◆ **Work order**: In the material below, find every line with "assign" and pull it out.

◆ **Exercise material**:
**config.mk**
```make
export PLATFORM = sky130hd
export DESIGN_NAME = stopwatch_ctrl_flat
export DESIGN_NICKNAME = d
export VERILOG_FILES = /design/src/rtl/stopwatch_ctrl_if.sv /design/src/rtl/stopwatch_ctrl.sv /design/src/flat_wrapper.sv
export SDC_FILE = /design/constraint.sdc
export NUM_CORES = 1
export LEC_CHECK = 0
export CAP_MARGIN = 40
export CORE_AREA = 10 10 128 154
export CTS_CLUSTER_DIAMETER = 80
export CTS_CLUSTER_SIZE = 20
export DETAILED_ROUTE_END_ITERATION = 12
export DIE_AREA = 0 0 138 164
export GPL_TIMING_DRIVEN = 0
export PLACE_DENSITY = 0.62
export SLEW_MARGIN = 20
export SYNTH_ARGS = -nofsm -noshare
export SYNTH_HDL_FRONTEND = slang
export SYNTH_SLANG_ARGS = --single-unit
export TNS_END_PERCENT = 100
```
**constraint.sdc**
```tcl
create_clock -name sysclk -period 4.4 [get_ports sysclk]
set_input_delay 0.66 -clock sysclk [delete_from_list [all_inputs] [get_ports sysclk]]
set_output_delay 0.66 -clock sysclk [all_outputs]
set_load 0.02 [all_outputs]
```
## config.mk

```make
export PLATFORM = sky130hd
export DESIGN_NAME = branch_resolve_unit
export DESIGN_NICKNAME = d
export VERILOG_FILES = /design/src/rtl/branch_resolve_unit.sv
export SDC_FILE = /design/constraint.sdc
export NUM_CORES = 1
export LEC_CHECK = 0
export BUFFER_PORTS_ARGS = -buffer_cell sky130_fd_sc_hd__buf_2
export CAP_MARGIN = 0
export CELL_PAD_IN_SITES_DETAIL_PLACEMENT = 2
export CELL_PAD_IN_SITES_GLOBAL_PLACEMENT = 2
export CORE_MARGIN = 1
export CORE_UTILIZATION = 30
export DETAILED_ROUTE_END_ITERATION = 8
export PLACE_DENSITY_LB_ADDON = 0.1
export SLEW_MARGIN = 20
export SYNTH_ARGS = -nofsm -noshare
export SYNTH_HDL_FRONTEND = slang
export SYNTH_SLANG_ARGS = --single-unit
```

## constraint.sdc

```tcl
create_clock -name clk -period 3.1 [get_ports clk]
set_clock_uncertainty 0.05 [all_clocks]
set_input_delay 0.62 -clock clk [delete_from_list [all_inputs] [get_ports clk]]
set_output_delay 0.62 -clock clk [all_outputs]
set_load 0.005 [all_outputs]
```

## src/rtl/branch_resolve_unit.sv

```systemverilog
// branch_resolve_unit: registered branch compare, redirect target, mispredict detect and bimodal BHT training
module branch_resolve_unit #(
    parameter int XLEN      = 32,
    parameter int BHT_DEPTH = 16,
    parameter int CNT_W     = 16
) (
    input  logic             clk,
    input  logic             rst,
    input  logic [XLEN-1:0]  pred_pc,
    output logic             pred_taken,
    input  logic             in_valid,
    output logic             in_ready,
    input  logic [2:0]       funct3,
    input  logic [XLEN-1:0]  pc,
    input  logic [XLEN-1:0]  rs1_data,
    input  logic [XLEN-1:0]  rs2_data,
    input  logic [XLEN-1:0]  imm,
    input  logic             in_pred_taken,
    input  logic             flush,
    output logic             out_valid,
    input  logic             out_ready,
    output logic             out_taken,
    output logic [XLEN-1:0]  out_target,
    output logic             out_mispredict,
    output logic             out_illegal,
    output logic [CNT_W-1:0] mispredict_cnt
);
    localparam int IDX_W = $clog2(BHT_DEPTH);

    logic [1:0]       bht [BHT_DEPTH];
    logic             accept, taken, illegal, mispredict, eq, lt, ltu;
    logic [IDX_W-1:0] idx;
    logic [XLEN-1:0]  target;
    logic             unused_bits;

    assign pred_taken  = bht[pred_pc[IDX_W+1:2]][1];
    assign in_ready    = !out_valid | out_ready;
    assign accept      = in_valid & in_ready & !flush;
    assign idx         = pc[IDX_W+1:2];
    assign unused_bits = ^{pred_pc[XLEN-1:IDX_W+2], pred_pc[1:0]};

    // funct3[2:1] selects eq/lt/ltu, funct3[0] inverts; 010/011 are illegal and never taken
    always_comb begin
        eq         = rs1_data == rs2_data;
        lt         = $signed(rs1_data) < $signed(rs2_data);
        ltu        = rs1_data < rs2_data;
        illegal    = funct3[2:1] == 2'b01;
        taken      = !illegal & ((funct3[2] ? (funct3[1] ? ltu : lt) : eq) ^ funct3[0]);
        mispredict = taken != in_pred_taken;
        target     = taken ? pc + imm : pc + XLEN'(4);
    end

    // result register with valid/ready hold; flush discards both held and incoming results
    always_ff @(posedge clk or posedge rst) begin
        if (rst) begin
            out_valid      <= 1'b0;
            out_taken      <= 1'b0;
            out_target     <= '0;
            out_mispredict <= 1'b0;
            out_illegal    <= 1'b0;
        end else begin
            out_valid <= !flush && (accept || (out_valid && !out_ready));
            if (accept) begin
                out_taken      <= taken;
                out_target     <= target;
                out_mispredict <= mispredict;
                out_illegal    <= illegal;
            end
        end
    end

    // 2-bit saturating bimodal training on legal accepted branches
    always_ff @(posedge clk or posedge rst) begin
        if (rst) begin
            for (int i = 0; i < BHT_DEPTH; i++) bht[i] <= 2'b01;
        end else if (accept && !illegal) begin
            bht[idx] <= taken ? (bht[idx] == 2'b11 ? 2'b11 : bht[idx] + 2'd1)
                              : (bht[idx] == 2'b00 ? 2'b00 : bht[idx] - 2'd1);
        end
    end

    // saturating count of accepted mispredicts
    always_ff @(posedge clk or posedge rst) begin
        if (rst) mispredict_cnt <= '0;
        else if (accept && mispredict && !(&mispredict_cnt)) mispredict_cnt <= mispredict_cnt + CNT_W'(1);
    end
endmodule

```

==> run_results.csv <==
group,metric,value,unit
floorplanning,die_area,23900,um^2
power,pwr_density_cell,424,nW/um^2
placement,place_ws,-0.401,ns
sta,fin_hold_ws,0.281,ns
sta,setup_viol,0,
floorplanning,die_w,154,um
placement,place_area,9170,um^2
critical_path,critPathRequiredTime,3.29,ns
cts,holdBufCountCts,0,
final_layout,area_growth,37.3,%
sta,min_period,3.06,ns
job,cap_violations,0,
grt,globalRouteOverflowTotal,0,
grt,grt_max_degree,56,
final_layout,fin_util,42.2,%
synthesis,synth_flop_cell,"dfrtp_1",
critical_path,cp_top_family,"compound AO/OA/AOI/OAI gates",
sta,final_hold_viol_count,0,
floorplanning,coreArea,22700,um^2
grt,grt_usage,21.4,%
sta,finalCritPeriodShare,98.7,%
cts,clk_pin_slew_worst_paths,0.07,ns
cts,cts_sinks,84,
status,outcome,"finished clean",
power,ir_drop,319,uV
critical_path,cp_slowest_cell,"or4_4",
critical_path,crit_buf_inv,3,
critical_path,worstSetupStartpointType,"primary input",
synthesis,yosys_warnings,0,
final_layout,final_cell_area,9580,um^2
floorplanning,io_pins,223,
critical_path,critical_path_arrival,3.25,ns
synthesis,ys_seq_elements,84,
synthesis,netlist_top_cells_area,"dfrtp_1 24%, ha_1 12%, dfstp_2 6.0%",
floorplanning,fp-row-count,55,
final_layout,layout_commonest_cell,"buf_2",
routing,drtPass1Iterations,4,
critical_path,crit_fanout,10,
synthesis,synth_cell_types,56,
critical_path,crit_path_end_kind,"flop",
synthesis,seq_area_frac_synth,30.4,%
cts,cts_tree,"yes",
cts,clock-root-buffer,"clkbuf_16",
synthesis,synth_nets,1021,
sta,tightest_slew,0.645,ns
floorplanning,initial_utilization,30.7,%
synthesis,netlist_area,6980,um^2
placement,hpwl,20400,um
floorplanning,die_h,154,um
cts,clock_path_buffers,2,
synthesis,ys_async_sr_fraction,100,%
power,power.leakage,4.64,nW
synthesis,synthCells,783,
critical_path,crit_path_max_incr_delay,0.50,ns
routing,wire_per_inst,18.6,um
placement,io_buffers,194,
final_layout,drive_above_1_share,39.1,%
sta,relSlewSlack,56.9,%
routing,drc,0,
critical_path,crit_chain,"buf_2 > inv_12 > ha_4 > a21o_1 > nand3_1 > a21oi_1 > o31a_1 > or4_4 > a31oi_4 > buf_12 > mux2_2 > mux2_2",
final_layout,layout.cells.most_common_list,"194 x buf_2, 82 x buf_4, 70 x nand2_1",
synthesis,synth-edff-count,0,
routing,finalWirelength,25100,um
synthesis,synth_top_area_share,24.4,%
synthesis,synth.largest_area_cell,"dfrtp_1",
grt,grt_pass1_vias,7616,
cts,clock_latency,0.36,ns
critical_path,crit_type,"in2reg",
sta,rsz0062_at_grt,"yes",
sta,fmax,0.327,GHz
grt,antenna_found_initial,2,
synthesis,syn-mean-instance-area,8.91,um^2
routing,via_per_inst,5.18,
routing,vias,6978,
cts,cts_buffers,9,
critical_path,cp.depth,12,
critical_path,rr_worst_depth,8,
worst_hold_path,hold_class,"in2async",
final_layout,nFillCells,2566,
grt,grt_pass1_wl,40000,um
routing,drtIter0Drc,219,
sta,setup_slack,0.0393,ns
placement,place_congestion,0.783,
critical_path,cp_common_cell,"mux2_2",
final_layout,finalNetCount,1292,
cts,cts-htree-levels,3,
routing,antenna_left,0,
sta,drv_slew,0,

◆ **Exercise response**:
    assign pred_taken  = bht[pred_pc[IDX_W+1:2]][1];
    assign in_ready    = !out_valid | out_ready;
    assign accept      = in_valid & in_ready & !flush;
    assign idx         = pc[IDX_W+1:2];
    assign unused_bits = ^{pred_pc[XLEN-1:IDX_W+2], pred_pc[1:0]};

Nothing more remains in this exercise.